** Opening Source material block **

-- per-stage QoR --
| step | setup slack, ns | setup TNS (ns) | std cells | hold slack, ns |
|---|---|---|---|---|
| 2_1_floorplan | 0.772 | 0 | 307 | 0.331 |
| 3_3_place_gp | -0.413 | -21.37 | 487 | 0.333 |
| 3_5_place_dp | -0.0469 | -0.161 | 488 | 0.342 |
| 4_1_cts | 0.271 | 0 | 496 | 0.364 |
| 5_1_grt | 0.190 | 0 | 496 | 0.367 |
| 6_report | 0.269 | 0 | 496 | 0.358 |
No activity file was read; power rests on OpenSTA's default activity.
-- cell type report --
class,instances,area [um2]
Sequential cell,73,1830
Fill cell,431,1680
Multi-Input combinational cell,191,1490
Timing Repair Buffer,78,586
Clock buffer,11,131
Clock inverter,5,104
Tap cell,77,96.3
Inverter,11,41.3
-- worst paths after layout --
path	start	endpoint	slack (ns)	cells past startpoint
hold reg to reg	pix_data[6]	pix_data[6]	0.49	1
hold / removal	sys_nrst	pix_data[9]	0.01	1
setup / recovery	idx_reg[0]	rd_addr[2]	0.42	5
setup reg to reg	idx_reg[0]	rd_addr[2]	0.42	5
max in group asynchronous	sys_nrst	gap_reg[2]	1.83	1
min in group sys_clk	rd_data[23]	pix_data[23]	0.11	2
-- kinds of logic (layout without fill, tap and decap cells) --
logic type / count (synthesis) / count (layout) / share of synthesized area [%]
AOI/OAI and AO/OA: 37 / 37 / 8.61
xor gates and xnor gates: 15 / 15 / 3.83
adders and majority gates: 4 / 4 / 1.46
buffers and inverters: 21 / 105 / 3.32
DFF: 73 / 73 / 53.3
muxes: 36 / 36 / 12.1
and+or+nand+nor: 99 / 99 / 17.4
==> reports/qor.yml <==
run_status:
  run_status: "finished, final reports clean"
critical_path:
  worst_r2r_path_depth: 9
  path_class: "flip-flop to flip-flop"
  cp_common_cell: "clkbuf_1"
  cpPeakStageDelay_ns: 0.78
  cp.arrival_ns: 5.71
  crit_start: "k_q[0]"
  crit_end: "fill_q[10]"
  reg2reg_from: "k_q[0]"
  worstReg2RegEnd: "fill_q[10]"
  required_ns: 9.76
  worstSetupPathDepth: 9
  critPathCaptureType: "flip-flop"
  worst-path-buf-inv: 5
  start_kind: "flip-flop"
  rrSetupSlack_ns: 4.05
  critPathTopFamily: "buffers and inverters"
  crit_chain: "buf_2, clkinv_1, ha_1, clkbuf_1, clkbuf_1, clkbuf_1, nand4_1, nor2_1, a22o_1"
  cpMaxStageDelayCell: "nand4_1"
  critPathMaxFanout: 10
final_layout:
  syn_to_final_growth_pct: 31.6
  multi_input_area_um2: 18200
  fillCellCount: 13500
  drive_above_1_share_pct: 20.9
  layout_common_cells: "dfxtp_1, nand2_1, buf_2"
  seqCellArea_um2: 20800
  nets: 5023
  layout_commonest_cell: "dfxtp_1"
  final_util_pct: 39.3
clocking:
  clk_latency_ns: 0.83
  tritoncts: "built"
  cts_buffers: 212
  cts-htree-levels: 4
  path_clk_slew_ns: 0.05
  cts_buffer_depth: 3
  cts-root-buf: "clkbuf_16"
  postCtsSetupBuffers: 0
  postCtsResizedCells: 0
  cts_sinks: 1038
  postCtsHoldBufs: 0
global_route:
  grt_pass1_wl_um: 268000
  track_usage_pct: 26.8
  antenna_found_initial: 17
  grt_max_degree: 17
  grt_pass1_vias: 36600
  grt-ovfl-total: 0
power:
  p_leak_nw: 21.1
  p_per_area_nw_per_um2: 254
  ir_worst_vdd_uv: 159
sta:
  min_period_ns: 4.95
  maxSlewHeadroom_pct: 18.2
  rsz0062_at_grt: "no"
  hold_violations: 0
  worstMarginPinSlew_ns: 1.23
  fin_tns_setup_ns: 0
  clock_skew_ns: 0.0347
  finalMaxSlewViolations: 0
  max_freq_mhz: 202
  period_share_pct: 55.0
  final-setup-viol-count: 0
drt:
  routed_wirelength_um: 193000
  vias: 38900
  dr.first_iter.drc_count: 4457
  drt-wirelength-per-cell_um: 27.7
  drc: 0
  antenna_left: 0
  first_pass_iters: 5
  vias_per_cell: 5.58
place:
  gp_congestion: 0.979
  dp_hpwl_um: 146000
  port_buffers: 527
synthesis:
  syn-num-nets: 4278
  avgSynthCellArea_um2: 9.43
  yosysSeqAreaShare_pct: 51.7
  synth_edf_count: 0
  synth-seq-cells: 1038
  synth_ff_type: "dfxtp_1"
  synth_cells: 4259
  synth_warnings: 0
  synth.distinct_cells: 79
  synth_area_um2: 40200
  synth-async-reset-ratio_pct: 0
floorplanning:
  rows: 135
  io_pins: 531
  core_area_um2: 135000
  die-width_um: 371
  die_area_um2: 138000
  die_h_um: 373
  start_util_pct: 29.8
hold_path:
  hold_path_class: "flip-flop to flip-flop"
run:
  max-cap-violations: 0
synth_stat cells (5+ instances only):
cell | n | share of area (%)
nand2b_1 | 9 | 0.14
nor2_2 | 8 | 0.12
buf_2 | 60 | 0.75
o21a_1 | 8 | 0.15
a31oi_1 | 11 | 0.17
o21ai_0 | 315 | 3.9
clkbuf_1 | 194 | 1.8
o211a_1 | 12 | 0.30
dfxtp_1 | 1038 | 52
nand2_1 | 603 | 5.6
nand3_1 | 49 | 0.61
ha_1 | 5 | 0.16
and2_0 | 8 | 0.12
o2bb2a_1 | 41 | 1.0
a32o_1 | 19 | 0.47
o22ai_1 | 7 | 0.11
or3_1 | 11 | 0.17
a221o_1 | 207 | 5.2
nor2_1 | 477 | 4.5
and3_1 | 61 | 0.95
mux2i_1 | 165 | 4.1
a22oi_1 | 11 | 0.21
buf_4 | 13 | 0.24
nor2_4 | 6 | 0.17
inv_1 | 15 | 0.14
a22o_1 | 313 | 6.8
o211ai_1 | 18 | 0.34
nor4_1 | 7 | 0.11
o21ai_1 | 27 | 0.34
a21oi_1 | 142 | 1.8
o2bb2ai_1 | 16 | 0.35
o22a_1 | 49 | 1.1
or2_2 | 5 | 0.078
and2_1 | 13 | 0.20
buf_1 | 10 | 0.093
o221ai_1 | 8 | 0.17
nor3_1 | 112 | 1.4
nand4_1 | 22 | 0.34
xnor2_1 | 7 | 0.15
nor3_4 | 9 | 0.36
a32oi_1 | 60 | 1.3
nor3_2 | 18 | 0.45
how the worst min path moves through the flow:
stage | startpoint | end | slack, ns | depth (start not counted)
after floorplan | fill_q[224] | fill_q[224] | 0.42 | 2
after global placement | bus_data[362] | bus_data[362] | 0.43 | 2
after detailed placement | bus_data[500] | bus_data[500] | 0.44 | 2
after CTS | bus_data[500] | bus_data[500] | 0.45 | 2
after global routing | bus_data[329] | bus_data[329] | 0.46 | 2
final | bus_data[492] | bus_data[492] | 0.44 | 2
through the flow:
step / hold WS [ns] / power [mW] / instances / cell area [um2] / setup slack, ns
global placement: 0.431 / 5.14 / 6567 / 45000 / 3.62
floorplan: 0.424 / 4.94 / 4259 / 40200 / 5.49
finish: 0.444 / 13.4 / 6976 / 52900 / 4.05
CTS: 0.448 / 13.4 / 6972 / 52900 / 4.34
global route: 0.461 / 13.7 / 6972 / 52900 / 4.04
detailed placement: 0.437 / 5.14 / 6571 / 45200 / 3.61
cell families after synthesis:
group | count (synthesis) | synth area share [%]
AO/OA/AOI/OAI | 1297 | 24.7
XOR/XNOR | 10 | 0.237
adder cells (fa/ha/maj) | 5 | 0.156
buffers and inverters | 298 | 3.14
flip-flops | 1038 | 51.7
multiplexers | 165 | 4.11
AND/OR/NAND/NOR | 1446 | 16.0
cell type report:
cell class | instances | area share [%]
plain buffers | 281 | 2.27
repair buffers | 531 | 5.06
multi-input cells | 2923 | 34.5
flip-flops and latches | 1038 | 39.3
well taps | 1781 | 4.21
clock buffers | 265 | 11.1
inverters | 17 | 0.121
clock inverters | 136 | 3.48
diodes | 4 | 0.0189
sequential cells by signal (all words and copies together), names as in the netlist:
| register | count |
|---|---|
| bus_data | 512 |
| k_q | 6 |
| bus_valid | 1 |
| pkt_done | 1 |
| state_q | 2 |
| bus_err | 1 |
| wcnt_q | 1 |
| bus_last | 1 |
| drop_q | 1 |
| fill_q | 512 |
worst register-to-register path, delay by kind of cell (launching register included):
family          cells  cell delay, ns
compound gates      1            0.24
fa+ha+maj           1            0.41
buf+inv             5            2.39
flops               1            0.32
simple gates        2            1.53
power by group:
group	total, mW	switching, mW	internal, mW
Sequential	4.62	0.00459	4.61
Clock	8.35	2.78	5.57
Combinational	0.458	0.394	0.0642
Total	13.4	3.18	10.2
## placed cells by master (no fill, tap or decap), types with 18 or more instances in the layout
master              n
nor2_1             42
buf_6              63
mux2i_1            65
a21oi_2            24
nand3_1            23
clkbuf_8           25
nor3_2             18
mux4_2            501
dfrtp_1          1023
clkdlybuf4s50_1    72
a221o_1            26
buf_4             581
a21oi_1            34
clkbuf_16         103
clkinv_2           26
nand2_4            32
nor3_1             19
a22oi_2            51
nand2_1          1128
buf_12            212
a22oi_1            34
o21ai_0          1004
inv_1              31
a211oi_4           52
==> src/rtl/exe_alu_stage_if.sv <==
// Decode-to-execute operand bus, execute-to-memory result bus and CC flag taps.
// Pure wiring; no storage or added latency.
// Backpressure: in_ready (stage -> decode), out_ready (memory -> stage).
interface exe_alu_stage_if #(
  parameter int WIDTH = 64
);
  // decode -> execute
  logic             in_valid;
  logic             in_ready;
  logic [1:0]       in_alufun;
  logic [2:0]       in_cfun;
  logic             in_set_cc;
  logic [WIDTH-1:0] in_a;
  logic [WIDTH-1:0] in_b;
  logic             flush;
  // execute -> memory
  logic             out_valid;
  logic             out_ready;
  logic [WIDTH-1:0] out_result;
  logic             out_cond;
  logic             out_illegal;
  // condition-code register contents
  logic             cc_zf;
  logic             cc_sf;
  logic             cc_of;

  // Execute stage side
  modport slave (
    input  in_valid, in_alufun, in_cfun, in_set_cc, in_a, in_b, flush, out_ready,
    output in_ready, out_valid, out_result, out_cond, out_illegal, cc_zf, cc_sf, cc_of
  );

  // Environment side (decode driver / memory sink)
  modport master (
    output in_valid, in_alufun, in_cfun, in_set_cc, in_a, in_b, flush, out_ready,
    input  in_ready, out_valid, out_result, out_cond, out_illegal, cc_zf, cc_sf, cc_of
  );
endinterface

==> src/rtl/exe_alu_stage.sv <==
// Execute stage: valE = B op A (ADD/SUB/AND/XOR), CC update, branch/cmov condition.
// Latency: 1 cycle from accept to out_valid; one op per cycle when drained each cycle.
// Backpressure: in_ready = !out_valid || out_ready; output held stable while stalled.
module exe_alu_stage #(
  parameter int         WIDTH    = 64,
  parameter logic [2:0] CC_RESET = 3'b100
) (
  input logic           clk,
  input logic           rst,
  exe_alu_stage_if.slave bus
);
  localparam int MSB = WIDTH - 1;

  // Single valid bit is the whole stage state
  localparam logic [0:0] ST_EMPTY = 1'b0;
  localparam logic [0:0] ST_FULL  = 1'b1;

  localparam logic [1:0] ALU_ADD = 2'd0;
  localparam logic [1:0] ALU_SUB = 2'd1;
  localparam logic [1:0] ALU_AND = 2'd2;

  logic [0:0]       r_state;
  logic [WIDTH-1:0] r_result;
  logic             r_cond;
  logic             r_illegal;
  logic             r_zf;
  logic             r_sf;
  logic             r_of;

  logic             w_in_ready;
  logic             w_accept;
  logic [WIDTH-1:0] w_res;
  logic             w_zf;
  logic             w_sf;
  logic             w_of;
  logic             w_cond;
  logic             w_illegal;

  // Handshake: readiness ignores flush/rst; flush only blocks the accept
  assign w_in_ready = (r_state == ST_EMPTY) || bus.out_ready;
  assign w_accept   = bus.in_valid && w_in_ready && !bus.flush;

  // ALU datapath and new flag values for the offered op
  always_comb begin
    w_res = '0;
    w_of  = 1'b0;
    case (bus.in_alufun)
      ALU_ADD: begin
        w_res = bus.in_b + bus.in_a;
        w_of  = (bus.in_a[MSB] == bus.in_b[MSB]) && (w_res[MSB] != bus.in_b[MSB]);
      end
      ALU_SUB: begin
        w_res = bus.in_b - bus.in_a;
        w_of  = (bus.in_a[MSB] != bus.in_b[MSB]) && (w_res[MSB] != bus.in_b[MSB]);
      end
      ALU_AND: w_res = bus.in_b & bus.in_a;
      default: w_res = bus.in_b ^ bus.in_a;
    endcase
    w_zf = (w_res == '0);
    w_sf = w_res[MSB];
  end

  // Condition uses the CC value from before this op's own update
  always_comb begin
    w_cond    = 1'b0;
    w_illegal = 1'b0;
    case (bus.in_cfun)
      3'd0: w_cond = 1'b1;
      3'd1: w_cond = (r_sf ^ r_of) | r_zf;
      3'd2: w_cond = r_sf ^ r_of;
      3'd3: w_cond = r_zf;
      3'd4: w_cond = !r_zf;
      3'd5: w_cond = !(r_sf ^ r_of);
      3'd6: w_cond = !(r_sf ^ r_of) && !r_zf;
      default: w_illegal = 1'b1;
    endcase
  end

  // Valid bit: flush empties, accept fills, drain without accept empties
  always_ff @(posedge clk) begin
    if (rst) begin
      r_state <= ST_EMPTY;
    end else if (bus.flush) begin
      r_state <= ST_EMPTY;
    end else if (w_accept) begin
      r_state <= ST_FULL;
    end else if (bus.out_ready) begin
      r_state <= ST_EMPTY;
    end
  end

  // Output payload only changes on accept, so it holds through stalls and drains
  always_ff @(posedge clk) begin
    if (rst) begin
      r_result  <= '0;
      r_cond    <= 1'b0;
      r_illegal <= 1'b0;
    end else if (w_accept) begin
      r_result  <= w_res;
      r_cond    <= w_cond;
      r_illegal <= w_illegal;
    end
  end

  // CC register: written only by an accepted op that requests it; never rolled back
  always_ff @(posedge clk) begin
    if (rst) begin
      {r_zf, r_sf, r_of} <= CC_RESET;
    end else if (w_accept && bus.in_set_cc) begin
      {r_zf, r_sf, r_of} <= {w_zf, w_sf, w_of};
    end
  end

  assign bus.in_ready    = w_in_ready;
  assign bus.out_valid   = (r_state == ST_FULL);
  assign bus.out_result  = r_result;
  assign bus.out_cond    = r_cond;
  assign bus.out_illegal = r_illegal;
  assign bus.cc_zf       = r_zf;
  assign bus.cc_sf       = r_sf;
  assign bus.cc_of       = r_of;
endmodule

** Closing Source material block **
** Opening Source material block **

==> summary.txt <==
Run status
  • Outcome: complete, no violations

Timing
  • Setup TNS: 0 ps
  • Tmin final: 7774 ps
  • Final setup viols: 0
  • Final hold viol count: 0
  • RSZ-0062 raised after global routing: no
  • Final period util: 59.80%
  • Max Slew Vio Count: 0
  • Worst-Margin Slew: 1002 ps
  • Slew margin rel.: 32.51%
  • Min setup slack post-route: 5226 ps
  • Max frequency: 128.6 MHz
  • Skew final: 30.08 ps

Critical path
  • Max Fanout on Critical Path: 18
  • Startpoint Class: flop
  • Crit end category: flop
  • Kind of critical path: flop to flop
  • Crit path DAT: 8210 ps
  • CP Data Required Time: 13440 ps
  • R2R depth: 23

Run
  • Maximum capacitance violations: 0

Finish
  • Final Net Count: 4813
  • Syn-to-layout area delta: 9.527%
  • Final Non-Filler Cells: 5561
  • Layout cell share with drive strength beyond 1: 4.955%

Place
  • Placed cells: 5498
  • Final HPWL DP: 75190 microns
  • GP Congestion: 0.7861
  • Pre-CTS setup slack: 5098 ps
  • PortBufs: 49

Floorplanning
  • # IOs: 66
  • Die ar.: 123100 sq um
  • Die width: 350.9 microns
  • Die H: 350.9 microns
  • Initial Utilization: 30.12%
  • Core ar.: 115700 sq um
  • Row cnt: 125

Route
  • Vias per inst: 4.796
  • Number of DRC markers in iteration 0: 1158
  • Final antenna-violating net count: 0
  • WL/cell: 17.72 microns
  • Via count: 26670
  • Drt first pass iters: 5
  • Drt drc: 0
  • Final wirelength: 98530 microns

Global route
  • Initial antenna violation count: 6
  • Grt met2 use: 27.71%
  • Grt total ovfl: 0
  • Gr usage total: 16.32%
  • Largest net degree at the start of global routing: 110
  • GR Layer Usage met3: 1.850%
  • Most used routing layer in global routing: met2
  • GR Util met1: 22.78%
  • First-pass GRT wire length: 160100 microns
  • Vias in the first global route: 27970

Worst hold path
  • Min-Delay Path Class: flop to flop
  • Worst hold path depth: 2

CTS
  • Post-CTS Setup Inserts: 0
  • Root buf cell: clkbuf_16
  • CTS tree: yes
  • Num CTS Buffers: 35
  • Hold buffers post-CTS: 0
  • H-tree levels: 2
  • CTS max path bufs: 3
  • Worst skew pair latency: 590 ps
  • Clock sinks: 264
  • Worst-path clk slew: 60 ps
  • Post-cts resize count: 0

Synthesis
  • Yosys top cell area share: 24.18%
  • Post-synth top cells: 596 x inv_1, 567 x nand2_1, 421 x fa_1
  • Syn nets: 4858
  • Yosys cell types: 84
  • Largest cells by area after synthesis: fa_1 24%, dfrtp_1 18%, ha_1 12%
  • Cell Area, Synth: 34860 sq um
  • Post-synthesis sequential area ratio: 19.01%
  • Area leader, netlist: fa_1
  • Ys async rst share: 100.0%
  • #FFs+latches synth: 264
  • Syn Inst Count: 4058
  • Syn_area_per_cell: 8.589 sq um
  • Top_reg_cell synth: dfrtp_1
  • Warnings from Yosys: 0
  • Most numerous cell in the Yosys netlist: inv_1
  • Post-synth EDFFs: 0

** Closing Source material block **
** Opening Source material block **

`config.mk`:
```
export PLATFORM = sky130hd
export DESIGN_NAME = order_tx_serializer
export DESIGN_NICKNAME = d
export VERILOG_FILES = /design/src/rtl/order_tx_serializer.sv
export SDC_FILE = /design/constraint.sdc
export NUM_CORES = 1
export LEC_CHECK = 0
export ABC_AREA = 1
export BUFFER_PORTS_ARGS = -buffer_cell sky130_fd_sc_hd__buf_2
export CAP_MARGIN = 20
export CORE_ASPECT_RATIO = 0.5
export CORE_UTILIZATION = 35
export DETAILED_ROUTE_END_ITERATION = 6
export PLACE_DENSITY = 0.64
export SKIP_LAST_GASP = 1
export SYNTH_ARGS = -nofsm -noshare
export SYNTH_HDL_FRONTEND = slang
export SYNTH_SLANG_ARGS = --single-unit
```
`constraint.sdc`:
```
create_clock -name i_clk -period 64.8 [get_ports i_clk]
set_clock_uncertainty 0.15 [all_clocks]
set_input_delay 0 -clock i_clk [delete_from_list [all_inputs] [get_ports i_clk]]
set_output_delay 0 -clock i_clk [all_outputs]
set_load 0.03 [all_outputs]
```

** Closing Source material block **

The entries above hold the needed span. Transcribe exactly the lines from the one with "a32o_1 | 19 | 0.47" to the one with "xnor2_1 | 7 | 0.15", both included.

• Response area:
a32o_1 | 19 | 0.47
o22ai_1 | 7 | 0.11
or3_1 | 11 | 0.17
a221o_1 | 207 | 5.2
nor2_1 | 477 | 4.5
and3_1 | 61 | 0.95
mux2i_1 | 165 | 4.1
a22oi_1 | 11 | 0.21
buf_4 | 13 | 0.24
nor2_4 | 6 | 0.17
inv_1 | 15 | 0.14
a22o_1 | 313 | 6.8
o211ai_1 | 18 | 0.34
nor4_1 | 7 | 0.11
o21ai_1 | 27 | 0.34
a21oi_1 | 142 | 1.8
o2bb2ai_1 | 16 | 0.35
o22a_1 | 49 | 1.1
or2_2 | 5 | 0.078
and2_1 | 13 | 0.20
buf_1 | 10 | 0.093
o221ai_1 | 8 | 0.17
nor3_1 | 112 | 1.4
nand4_1 | 22 | 0.34
xnor2_1 | 7 | 0.15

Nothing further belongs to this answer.